I’ve lost track. Is this a flip or a flop? The immigration platform posted on his campaign website many months ago identified H-1B visas as a major problem for high-skilled Americans. We need to raise the prevailing wage for visa holders, Trump claimed, and require companies to hire American workers first in order to discourage them from passing over qualified U.S. citizens in favor of cheaper foreign labor. Then, at a debate in late October, he seemed to flip, saying that if Mark Zuckerberg and other Silicon Valley titans think we need people from abroad, that’s “fine.” But then he seemed to run away from that position in the months afterward, doubling down on his image as a border hawk extraordinaire and finally landing the endorsement of Jeff Sessions, the most vocal critic of H-1B visas in Congress. Flop! But then, last night at the Detroit debate, he uncorked the answer seen in the clip below, flatly admitting that he was “changing” on H-1B visas and saying, “We need highly skilled people in this country and if we can’t do it, we will get them in.” Border hawks on social media were aghast; Mark Krikorian headlined his post about Trump’s response, “Trump to American Workers: Drop Dead.” Another flip! But wait — within an hour or so of the debate ending, his campaign released this statement:
“Megyn Kelly asked about highly-skilled immigration. The H-1B program is neither high-skilled nor immigration: these are temporary foreign workers, imported from abroad, for the explicit purpose of substituting for American workers at lower pay. I remain totally committed to eliminating rampant, widespread H-1B abuse and ending outrageous practices such as those that occurred at Disney in Florida when Americans were forced to train their foreign replacements. I will end forever the use of the H-1B as a cheap labor program, and institute an absolute requirement to hire American workers first for every visa and immigration program. No exceptions.”
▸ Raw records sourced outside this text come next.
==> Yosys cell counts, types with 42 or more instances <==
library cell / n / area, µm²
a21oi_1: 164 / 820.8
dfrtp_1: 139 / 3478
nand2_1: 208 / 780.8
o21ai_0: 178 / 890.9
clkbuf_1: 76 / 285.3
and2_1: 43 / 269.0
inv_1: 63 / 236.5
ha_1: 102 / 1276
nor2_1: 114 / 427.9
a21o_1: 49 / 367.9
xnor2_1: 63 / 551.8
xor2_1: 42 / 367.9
So that’s another flop — although, do note, both of Trump’s pro-visa statements have come from the man himself, during GOP debates, whereas his strongest anti-visa rhetoric has come from written statements posted by his campaign. Hmmm. Anyway, “it would be hard to imagine a quicker or more complete” reversal of one’s position, noted Byron York, drily:
Trump’s turnaround sent a jolt through the group of policy wonks and activists who have opposed Gang of Eight-style comprehensive immigration reform. “I’ve heard from enough tech workers displaced by H-1Bs that Trump’s apparent answer very dispiriting,” tweeted the writer Mickey Kaus. “Clarification?”…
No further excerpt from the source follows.